A Georgia couple have pleaded guilty to participating in a identity theft-related tax fraud scheme in which they used the Internal Revenue Service’s online ‘Get Transcript’ application to steal other taxpayers’ refunds.

Anthony Alika, 42, pleaded guilty to one count of conspiracy to commit money laundering, and his wife Sonia Alika, 27, of Austell, Ga., pleaded guilty to one count of illegally structuring cash withdrawals to evade bank reporting requirements, the Justice Department said last Friday. They were charged in January with laundering the proceeds from a stolen identity refund fraud scheme. 

The indictment alleged that Anthony Alika, along with Rapheal Atebefia, 33, of Austell, Ga., obtained means of identification of actual individuals, including their names and Social Security numbers, and used this information to access the IRS “Get Transcript” database.

Anthony Alika, Atebefia, and others allegedly got prepaid debit cards from stores located in multiple states, registered the cards in the names of the stolen identities, filed false income tax returns using the stolen identities and information obtained from the Get Transcript database, and directed the IRS to deposit the tax refunds onto these cards. 

To hide their fraud, Anthony Alika, Atebefia and others allegedly used the prepaid debit cards to purchase money orders, which Anthony and Sonia Alika and Atebefia deposited into bank accounts and then structured cash withdrawals of the proceeds in order to prevent the bank from filing Currency Transaction Reports. 

As part of his guilty plea, Anthony Alika admitted that during 2015 he received money orders from several individuals and deposited those money orders into bank accounts in his name or had his wife deposit them into bank accounts in her name. Anthony Alika would then structure out cash withdrawals from his bank accounts in amounts less than $10,000 to evade the bank reporting requirements.
Anthony Alika admitted that the funds used to purchase the money orders were the proceeds of illegal activity, including the filing of fraudulent tax returns using stolen identities.  Sonia Alika admitted as part of her guilty plea that between February and June 2015, she withdrew more than $250,000 from multiple bank accounts she controlled in amounts less than $10,000 to prevent the bank from filing Currency Transaction Reports.

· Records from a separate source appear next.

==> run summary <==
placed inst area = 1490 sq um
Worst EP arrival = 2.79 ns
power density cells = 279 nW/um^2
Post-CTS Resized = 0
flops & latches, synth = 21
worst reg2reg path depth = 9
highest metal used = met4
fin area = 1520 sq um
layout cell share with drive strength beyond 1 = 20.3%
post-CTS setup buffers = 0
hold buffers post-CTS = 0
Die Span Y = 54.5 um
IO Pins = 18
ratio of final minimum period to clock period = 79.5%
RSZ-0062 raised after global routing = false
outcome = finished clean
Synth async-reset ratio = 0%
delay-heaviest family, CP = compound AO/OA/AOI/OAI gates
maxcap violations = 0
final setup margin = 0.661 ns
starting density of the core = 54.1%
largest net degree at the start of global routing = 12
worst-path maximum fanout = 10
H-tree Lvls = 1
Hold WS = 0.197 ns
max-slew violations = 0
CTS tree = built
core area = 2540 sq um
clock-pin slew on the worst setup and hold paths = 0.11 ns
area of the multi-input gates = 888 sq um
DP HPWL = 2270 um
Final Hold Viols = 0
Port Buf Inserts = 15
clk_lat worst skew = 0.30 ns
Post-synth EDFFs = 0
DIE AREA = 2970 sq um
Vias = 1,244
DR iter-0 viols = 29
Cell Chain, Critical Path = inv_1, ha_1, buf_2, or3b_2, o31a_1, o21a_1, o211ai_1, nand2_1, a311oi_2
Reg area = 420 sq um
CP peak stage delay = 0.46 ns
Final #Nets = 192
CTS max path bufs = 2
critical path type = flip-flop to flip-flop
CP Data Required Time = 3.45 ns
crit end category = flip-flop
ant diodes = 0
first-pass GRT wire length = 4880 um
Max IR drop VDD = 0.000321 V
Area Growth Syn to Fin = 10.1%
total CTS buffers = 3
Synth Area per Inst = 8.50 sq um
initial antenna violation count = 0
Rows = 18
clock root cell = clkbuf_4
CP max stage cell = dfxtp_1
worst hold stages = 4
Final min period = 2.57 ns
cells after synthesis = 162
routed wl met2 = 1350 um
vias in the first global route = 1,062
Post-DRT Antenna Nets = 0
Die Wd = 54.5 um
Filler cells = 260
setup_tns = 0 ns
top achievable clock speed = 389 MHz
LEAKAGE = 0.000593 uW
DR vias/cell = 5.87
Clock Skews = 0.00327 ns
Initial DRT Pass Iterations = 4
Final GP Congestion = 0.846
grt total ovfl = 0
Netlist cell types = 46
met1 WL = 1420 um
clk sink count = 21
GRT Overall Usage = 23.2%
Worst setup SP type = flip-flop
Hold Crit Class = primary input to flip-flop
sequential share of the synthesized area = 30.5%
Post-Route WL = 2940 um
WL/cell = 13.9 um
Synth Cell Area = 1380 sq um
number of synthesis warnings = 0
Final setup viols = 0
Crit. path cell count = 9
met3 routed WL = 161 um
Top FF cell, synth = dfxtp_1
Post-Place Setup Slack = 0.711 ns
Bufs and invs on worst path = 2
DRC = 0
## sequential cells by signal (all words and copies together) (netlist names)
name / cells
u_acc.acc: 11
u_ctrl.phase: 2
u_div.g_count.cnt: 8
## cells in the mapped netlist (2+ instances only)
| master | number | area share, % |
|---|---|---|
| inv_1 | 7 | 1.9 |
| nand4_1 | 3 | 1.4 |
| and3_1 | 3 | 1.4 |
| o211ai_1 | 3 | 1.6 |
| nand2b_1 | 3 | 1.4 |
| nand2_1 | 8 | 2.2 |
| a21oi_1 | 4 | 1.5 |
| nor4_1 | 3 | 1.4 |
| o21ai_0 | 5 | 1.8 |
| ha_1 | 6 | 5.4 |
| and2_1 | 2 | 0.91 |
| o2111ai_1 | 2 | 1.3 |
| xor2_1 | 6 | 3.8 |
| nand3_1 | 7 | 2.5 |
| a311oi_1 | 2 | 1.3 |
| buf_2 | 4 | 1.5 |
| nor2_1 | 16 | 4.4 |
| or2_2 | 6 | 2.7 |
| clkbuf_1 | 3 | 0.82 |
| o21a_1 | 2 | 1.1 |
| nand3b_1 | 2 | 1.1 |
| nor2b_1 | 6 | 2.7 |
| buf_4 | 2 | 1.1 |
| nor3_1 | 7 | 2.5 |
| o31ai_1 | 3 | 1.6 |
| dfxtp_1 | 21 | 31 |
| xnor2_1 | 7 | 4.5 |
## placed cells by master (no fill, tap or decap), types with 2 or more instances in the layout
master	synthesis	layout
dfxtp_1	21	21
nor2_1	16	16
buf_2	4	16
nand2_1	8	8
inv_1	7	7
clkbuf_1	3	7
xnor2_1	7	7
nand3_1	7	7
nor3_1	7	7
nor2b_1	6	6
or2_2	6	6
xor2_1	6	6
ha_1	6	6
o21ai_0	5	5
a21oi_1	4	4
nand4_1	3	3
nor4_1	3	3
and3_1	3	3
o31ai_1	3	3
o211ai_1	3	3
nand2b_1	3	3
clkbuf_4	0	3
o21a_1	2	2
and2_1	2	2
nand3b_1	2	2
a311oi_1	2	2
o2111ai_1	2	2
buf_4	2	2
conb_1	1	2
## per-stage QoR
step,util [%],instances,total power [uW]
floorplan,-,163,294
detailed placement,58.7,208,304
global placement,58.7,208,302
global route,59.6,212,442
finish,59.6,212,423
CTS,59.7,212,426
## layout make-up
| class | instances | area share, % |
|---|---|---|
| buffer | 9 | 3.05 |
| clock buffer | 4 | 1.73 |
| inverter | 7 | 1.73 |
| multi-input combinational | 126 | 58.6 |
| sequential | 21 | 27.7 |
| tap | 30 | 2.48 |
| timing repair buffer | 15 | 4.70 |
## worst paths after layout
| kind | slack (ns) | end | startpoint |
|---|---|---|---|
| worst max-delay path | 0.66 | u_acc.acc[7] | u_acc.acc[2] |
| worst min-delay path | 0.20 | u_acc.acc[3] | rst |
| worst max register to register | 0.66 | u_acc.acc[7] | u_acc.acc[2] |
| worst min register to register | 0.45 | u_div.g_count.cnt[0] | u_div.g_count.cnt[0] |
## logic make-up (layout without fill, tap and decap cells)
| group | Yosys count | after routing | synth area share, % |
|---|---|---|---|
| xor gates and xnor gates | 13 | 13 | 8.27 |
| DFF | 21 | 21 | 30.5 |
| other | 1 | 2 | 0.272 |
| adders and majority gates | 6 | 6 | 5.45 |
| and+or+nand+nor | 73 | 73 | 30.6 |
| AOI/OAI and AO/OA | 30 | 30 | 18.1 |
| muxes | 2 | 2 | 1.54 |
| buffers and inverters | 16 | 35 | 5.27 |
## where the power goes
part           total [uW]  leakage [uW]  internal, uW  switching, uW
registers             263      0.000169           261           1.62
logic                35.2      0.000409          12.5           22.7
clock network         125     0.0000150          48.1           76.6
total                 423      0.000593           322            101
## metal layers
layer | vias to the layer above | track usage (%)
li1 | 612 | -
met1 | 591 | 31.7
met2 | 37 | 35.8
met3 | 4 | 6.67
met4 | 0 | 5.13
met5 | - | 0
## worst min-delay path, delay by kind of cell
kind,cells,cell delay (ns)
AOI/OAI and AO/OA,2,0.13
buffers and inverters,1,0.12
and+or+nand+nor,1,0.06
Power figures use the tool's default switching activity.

“With the number of stolen identity refund fraud victims increasing at an alarming rate, the Justice Department, working with the Internal Revenue Service and its other federal, state and local law enforcement partners, remains committed to investigating these abusive schemes and criminal networks, prosecuting these offenders, and seeking lengthy prison terms and monetary penalties,” said Acting Assistant Attorney General Caroline D. Ciraolo of the Justice Department’s Tax Division in a statement. “The guilty pleas of Anthony Alika, Sonia Alika and Rapheal Atebefia in connection with their attempt to infiltrate and abuse the ‘Get Transcript’ database are yet another example of these continued efforts. The investigation and successful prosecution of these defendants sends a clear message to those individuals engaged in, or considering, this criminal conduct that the Department will bring all available resources to bear to hold them accountable.”

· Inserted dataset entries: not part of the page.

### src/rtl/rdma_replay_pkg.sv
package rdma_replay_pkg;
  typedef enum logic [1:0] {
    TRG_STOP   = 2'd0,
    TRG_KICK   = 2'd1,
    TRG_FRAME  = 2'd2,
    TRG_LINE   = 2'd3
  } trg_sel_e;

  typedef enum logic [2:0] {
    SQ_IDLE, SQ_REQ_A, SQ_RSP_A, SQ_REQ_D, SQ_RSP_D, SQ_WRITE, SQ_DONE
  } sq_state_e;

  localparam int ENTRY_BYTES = 8;
  localparam logic [7:0] OFS_CTRL = 8'h00;
  localparam logic [7:0] OFS_STAT = 8'h04;
  localparam logic [7:0] OFS_TSEL = 8'h08;
  localparam logic [7:0] OFS_KICK = 8'h0C;
  localparam logic [7:0] OFS_LIST = 8'h40;
  localparam logic [3:0] WR_BURST_RST = 4'd3;
  localparam logic [3:0] RD_BURST_RST = 4'd0;
endpackage

### src/rtl/rdma_cfg_regs.sv
module rdma_cfg_regs
  import rdma_replay_pkg::*;
#(
  parameter int NUM_CH = 8,
  parameter int AW     = 32
) (
  input  logic                        clk,
  input  logic                        rst_n,
  input  logic                        cfg_we,
  input  logic [7:0]                  cfg_addr,
  input  logic [31:0]                 cfg_wdata,
  output logic [31:0]                 cfg_rdata,
  input  logic [NUM_CH-1:0]           busy_i,
  input  logic [NUM_CH-1:0]           irq_i,
  input  logic [NUM_CH-1:0]           ovr_i,
  output logic [NUM_CH-1:0][1:0]      trg_sel_o,
  output logic [NUM_CH-1:0]           wr_flag_o,
  output logic [NUM_CH-1:0]           inc_flag_o,
  output logic [NUM_CH-1:0][AW-1:0]   start_o,
  output logic [NUM_CH-1:0][AW-1:0]   end_o,
  output logic [NUM_CH-1:0]           kick_o,
  output logic [NUM_CH-1:0]           irq_clr_o,
  output logic [NUM_CH-1:0]           ovr_clr_o,
  output logic                        soft_rst_o
);
  localparam int TW = 4 * NUM_CH;

  logic [TW-1:0]           tsel_q;
  logic [3:0]              wr_burst_q, rd_burst_q;
  logic                    soft_rst_q;
  logic [NUM_CH-1:0][AW-1:0] start_q, end_q;

  wire wr_ctrl = cfg_we && (cfg_addr == OFS_CTRL);
  wire wr_stat = cfg_we && (cfg_addr == OFS_STAT);
  wire wr_tsel = cfg_we && (cfg_addr == OFS_TSEL);
  wire wr_kick = cfg_we && (cfg_addr == OFS_KICK);

  always_ff @(posedge clk or negedge rst_n) begin
    if (!rst_n) begin
      tsel_q     <= '0;
      wr_burst_q <= WR_BURST_RST;
      rd_burst_q <= RD_BURST_RST;
      soft_rst_q <= 1'b0;
    end else begin
      soft_rst_q <= wr_ctrl && cfg_wdata[0];
      if (wr_ctrl) begin
        wr_burst_q <= cfg_wdata[19:16];
        rd_burst_q <= cfg_wdata[23:20];
      end
      if (wr_tsel) tsel_q <= cfg_wdata[TW-1:0];
    end
  end

  for (genvar c = 0; c < NUM_CH; c++) begin : g_ch
    localparam logic [7:0] A_START = OFS_LIST + 8'(8 * c);
    localparam logic [7:0] A_END   = OFS_LIST + 8'(8 * c + 4);

    always_ff @(posedge clk or negedge rst_n) begin
      if (!rst_n) begin
        start_q[c] <= '0;
        end_q[c]   <= '0;
      end else if (cfg_we && !busy_i[c]) begin
        if (cfg_addr == A_START) start_q[c] <= cfg_wdata[AW-1:0];
        if (cfg_addr == A_END)   end_q[c]   <= cfg_wdata[AW-1:0];
      end
    end

    assign trg_sel_o[c]  = tsel_q[4*c +: 2];
    assign wr_flag_o[c]  = tsel_q[4*c + 2];
    assign inc_flag_o[c] = tsel_q[4*c + 3];
    assign kick_o[c]     = wr_kick && cfg_wdata[c];
    assign irq_clr_o[c]  = wr_ctrl && cfg_wdata[8 + c];
    assign ovr_clr_o[c]  = wr_stat && cfg_wdata[8 + c];


    start_hold_chk: assert property (@(posedge clk) disable iff (!rst_n)
      (cfg_we && cfg_addr == A_START && busy_i[c]) |=> $stable(start_q[c]));

    end_hold_chk: assert property (@(posedge clk) disable iff (!rst_n)
      (cfg_we && cfg_addr == A_END && busy_i[c]) |=> $stable(end_q[c]));
  end

  assign start_o    = start_q;
  assign end_o      = end_q;
  assign soft_rst_o = soft_rst_q;

  always_comb begin
    cfg_rdata = '0;
    case (cfg_addr)
      OFS_CTRL: cfg_rdata = {8'h0, rd_burst_q, wr_burst_q, 16'h0};
      OFS_STAT: begin
        cfg_rdata[NUM_CH-1:0]       = irq_i;
        cfg_rdata[8 +: NUM_CH]      = ovr_i;
        cfg_rdata[16 +: NUM_CH]     = busy_i;
      end
      OFS_TSEL: cfg_rdata[TW-1:0] = tsel_q;
      default: begin
        for (int c = 0; c < NUM_CH; c++) begin
          if (cfg_addr == OFS_LIST + 8'(8 * c))     cfg_rdata = 32'(start_q[c]);
          if (cfg_addr == OFS_LIST + 8'(8 * c + 4)) cfg_rdata = 32'(end_q[c]);
        end
      end
    endcase
  end


  soft_rst_pulse_chk: assert property (@(posedge clk) disable iff (!rst_n)
    soft_rst_q |=> !soft_rst_q);
endmodule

The IRS was forced to shut down the Get Transcript app last year after discovering that criminals had been able to use it to access the tax returns of hundreds of thousands of taxpayers (see IRS Finds ‘Get Transcript’ Data Breach Was More Widespread). The IRS has not fully restored the Get Transcript app since last year. To get a transcript of a prior-year return,  a taxpayer or their tax practitioner needs to order it online and the IRS will send it by mail rather than allowing it to be accessed online.

“The IRS is committed to working with our law enforcement partners to pursue identity thieves, and we continue to make important progress in Georgia as well as elsewhere across the country,” said IRS Commissioner John Koskinen. “The IRS is also continuing to strengthen its operations and working with state revenue departments and the tax industry to provide further protections for taxpayers against identity theft.”

U.S. District Judge Thomas W. Thrash, Jr. set sentencing for July 27. Anthony Alika faces up to 20 years in prison and Sonia Alika faces up to 10 years in prison. They also face substantial monetary penalties, restitution and forfeiture. In March, Atebefia pleaded guilty to one count of money laundering for his role in this scheme. He is scheduled to be sentenced on June 22.